In an alternative formula that calculates the relative deviation of sales values from the current year, immediately divide by the sales values of the previous year, and only then one is subtracted from the result: =C2/B2-1.

As you can see in the figure, the result of calculating the alternative formula is the same as in the previous one, and therefore correct. But the alternative formula is easier to write, although it may be more difficult for some to read in order to understand the principle of its operation. Or it is more difficult to understand what value a given formula produces as a result of a calculation if it is not signed.

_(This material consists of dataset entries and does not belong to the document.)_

==> config.mk <==
export PLATFORM = sky130hd
export DESIGN_NAME = fifo_ctrl
export DESIGN_NICKNAME = d
export VERILOG_FILES = /design/src/rtl/fifo_ctrl.sv
export SDC_FILE = /design/constraint.sdc
export NUM_CORES = 1
export LEC_CHECK = 0
export ABC_AREA = 1
export BUFFER_PORTS_ARGS = -buffer_cell sky130_fd_sc_hd__buf_4
export CAP_MARGIN = 40
export CORE_ASPECT_RATIO = 0.9
export CORE_MARGIN = 5
export CORE_UTILIZATION = 50
export DETAILED_ROUTE_END_ITERATION = 8
export HOLD_SLACK_MARGIN = 0.06
export PLACE_DENSITY_LB_ADDON = 0.3
export SLEW_MARGIN = 20
export SYNTH_ARGS = -nofsm -noshare
export SYNTH_HDL_FRONTEND = slang
export SYNTH_SLANG_ARGS = --single-unit
==> constraint.sdc <==
create_clock -name clk -period 2.4 [get_ports clk]
set_clock_uncertainty 0.1 [all_clocks]
set_input_delay 0.12 -clock clk [delete_from_list [all_inputs] [get_ports clk]]
set_output_delay 0.12 -clock clk [all_outputs]
set_load 0.03 [all_outputs]
<file path="config.mk">
export PLATFORM = sky130hd
export DESIGN_NAME = serial_subtractor
export DESIGN_NICKNAME = d
export VERILOG_FILES = /design/src/rtl/serial_subtractor_pkg.sv /design/src/rtl/full_subtractor.sv /design/src/rtl/serial_subtractor.sv
export SDC_FILE = /design/constraint.sdc
export NUM_CORES = 1
export LEC_CHECK = 0
export ABC_AREA = 1
export CAP_MARGIN = 20
export CORE_ASPECT_RATIO = 1.1
export CORE_MARGIN = 2
export CORE_UTILIZATION = 40
export DETAILED_ROUTE_END_ITERATION = 10
export GPL_ROUTABILITY_DRIVEN = 0
export PLACE_DENSITY_LB_ADDON = 0.08
export SYNTH_ARGS = -nofsm -noshare
export SYNTH_HDL_FRONTEND = slang
export SYNTH_HIERARCHICAL = 1
export SYNTH_SLANG_ARGS = --single-unit
</file>
<file path="constraint.sdc">
create_clock -name clk -period 1.4 [get_ports clk]
set_input_delay 0.28 -clock clk [delete_from_list [all_inputs] [get_ports clk]]
set_output_delay 0.28 -clock clk [all_outputs]
set_load 0.03 [all_outputs]
</file>
<file path="src/rtl/serial_subtractor_pkg.sv">
// Shared types and helpers for the bit-serial subtractor.
// FSM state encoding and counter width function.
package serial_subtractor_pkg;

   typedef enum logic [1:0] {
      IDLE = 2'd0,
      RUN  = 2'd1,
      DONE = 2'd2
   } state_t;

   function automatic int clog2(input int v);
      int r;
      r = 0;
      for (int i = 0; i < 32; i++) begin
         if ((1 << r) < v) r++;
      end
      return r;
   endfunction

endpackage

</file>
<file path="src/rtl/full_subtractor.sv">
// Single-bit full subtractor cell: x - y - bin.
// Purely combinational.
module full_subtractor (
   input  logic x,
   input  logic y,
   input  logic bin,
   output logic diff,
   output logic bout
);

   assign diff = x ^ y ^ bin;
   assign bout = (~x & y) | (~x & bin) | (y & bin);

endmodule

</file>
<file path="src/rtl/serial_subtractor.sv">
// Bit-serial two's-complement subtractor, LSB first,
// with valid/ready handshakes on both sides.
module serial_subtractor
   import serial_subtractor_pkg::*;
#(
   parameter int p_wordlength = 4
) (
   input  logic                    clk,
   input  logic                    rst_n,
   input  logic [p_wordlength-1:0] a,
   input  logic [p_wordlength-1:0] b,
   input  logic                    bi,
   input  logic                    in_valid,
   output logic                    in_ready,
   output logic [p_wordlength-1:0] d,
   output logic                    bo,
   output logic                    ov,
   output logic                    out_valid,
   input  logic                    out_ready
);

   localparam int W  = p_wordlength;
   localparam int CW = clog2(p_wordlength);

   if (p_wordlength < 2) begin : g_chk
      $error("serial_subtractor: p_wordlength must be >= 2");
   end

   state_t          state;
   logic [W-1:0]    a_sh;
   logic [W-1:0]    b_sh;
   logic [W-1:0]    d_sh;
   logic [CW-1:0]   cnt;
   logic            brw;
   logic            diff;
   logic            bout;

   full_subtractor u_fs (
      .x    (a_sh[0]),
      .y    (b_sh[0]),
      .bin  (brw),
      .diff (diff),
      .bout (bout)
   );

   assign in_ready  = (state == IDLE);
   assign out_valid = (state == DONE);

   always_ff @(posedge clk or negedge rst_n) begin
      if (!rst_n) begin
         state <= IDLE;
         a_sh  <= '0;
         b_sh  <= '0;
         d_sh  <= '0;
         cnt   <= '0;
         brw   <= 1'b0;
         d     <= '0;
         bo    <= 1'b0;
         ov    <= 1'b0;
      end else begin
         unique case (state)
            IDLE: begin
               if (in_valid) begin
                  a_sh  <= a;
                  b_sh  <= b;
                  brw   <= bi;
                  cnt   <= '0;
                  state <= RUN;
               end
            end
            RUN: begin
               a_sh <= a_sh >> 1;
               b_sh <= b_sh >> 1;
               d_sh <= {diff, d_sh[W-1:1]};
               brw  <= bout;
               cnt  <= cnt + CW'(1);
               if (cnt == CW'(W - 1)) begin
                  // brw is the borrow into the MSB here
                  d     <= {diff, d_sh[W-1:1]};
                  bo    <= bout;
                  ov    <= brw ^ bout;
                  state <= DONE;
               end
            end
            DONE: begin
               if (out_ready) state <= IDLE;
            end
            default: state <= IDLE;
         endcase
      end
   end

endmodule
</file>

The only drawback of this alternative formula is the inability to calculate the percentage deviation for negative numbers in the numerator or in the substitute. Even if we use the ABS function in the formula, the formula will return an erroneous result if the number in the substitute is negative.

Since Excel defaults to the priority of the division operation over the subtraction operation, there is no need to use parentheses in this formula.

The Excel program is highly valued by both professionals and amateurs, because users of any skill level can work with it. For example, anyone with minimal “communication” skills in Excel can draw a simple graph, make a decent plate, etc.

At the same time, this program even allows you to perform various types of calculations, for example, calculations, but this requires a slightly different level of training. However, if you have just begun to become closely acquainted with this program and are interested in everything that will help you become a more advanced user, this article is for you. Today I will tell you what the standard deviation formula in Excel is, why it is needed at all and, strictly speaking, when it is used. Let's go!

What is it

Let's start with the theory. The standard deviation is usually called the square root obtained from the arithmetic mean of all squared differences between the available values, as well as their arithmetic mean. By the way, this value is usually called the Greek letter “sigma”. The standard deviation is calculated using the STANDARDEVAL formula; accordingly, the program does this for the user itself.

The essence of this concept is to identify the degree of variability of an instrument, that is, it is, in its own way, an indicator derived from descriptive statistics. It identifies changes in the volatility of an instrument over a certain time period. The STDEV formulas can be used to estimate the standard deviation of a sample, ignoring Boolean and text values.

Formula

The formula that is automatically provided in Excel helps to calculate the standard deviation in Excel. To find it, you need to find the formula section in Excel, and then select the one called STANDARDEVAL, so it’s very simple.

After this, a window will appear in front of you in which you will need to enter data for the calculation. In particular, two numbers should be entered in special fields, after which the program itself will calculate the standard deviation for the sample.

Undoubtedly, mathematical formulas and calculations are a rather complex issue, and not all users can cope with it straight away. However, if you dig a little deeper and look at the issue in a little more detail, it turns out that not everything is so sad. I hope you are convinced of this using the example of calculating the standard deviation.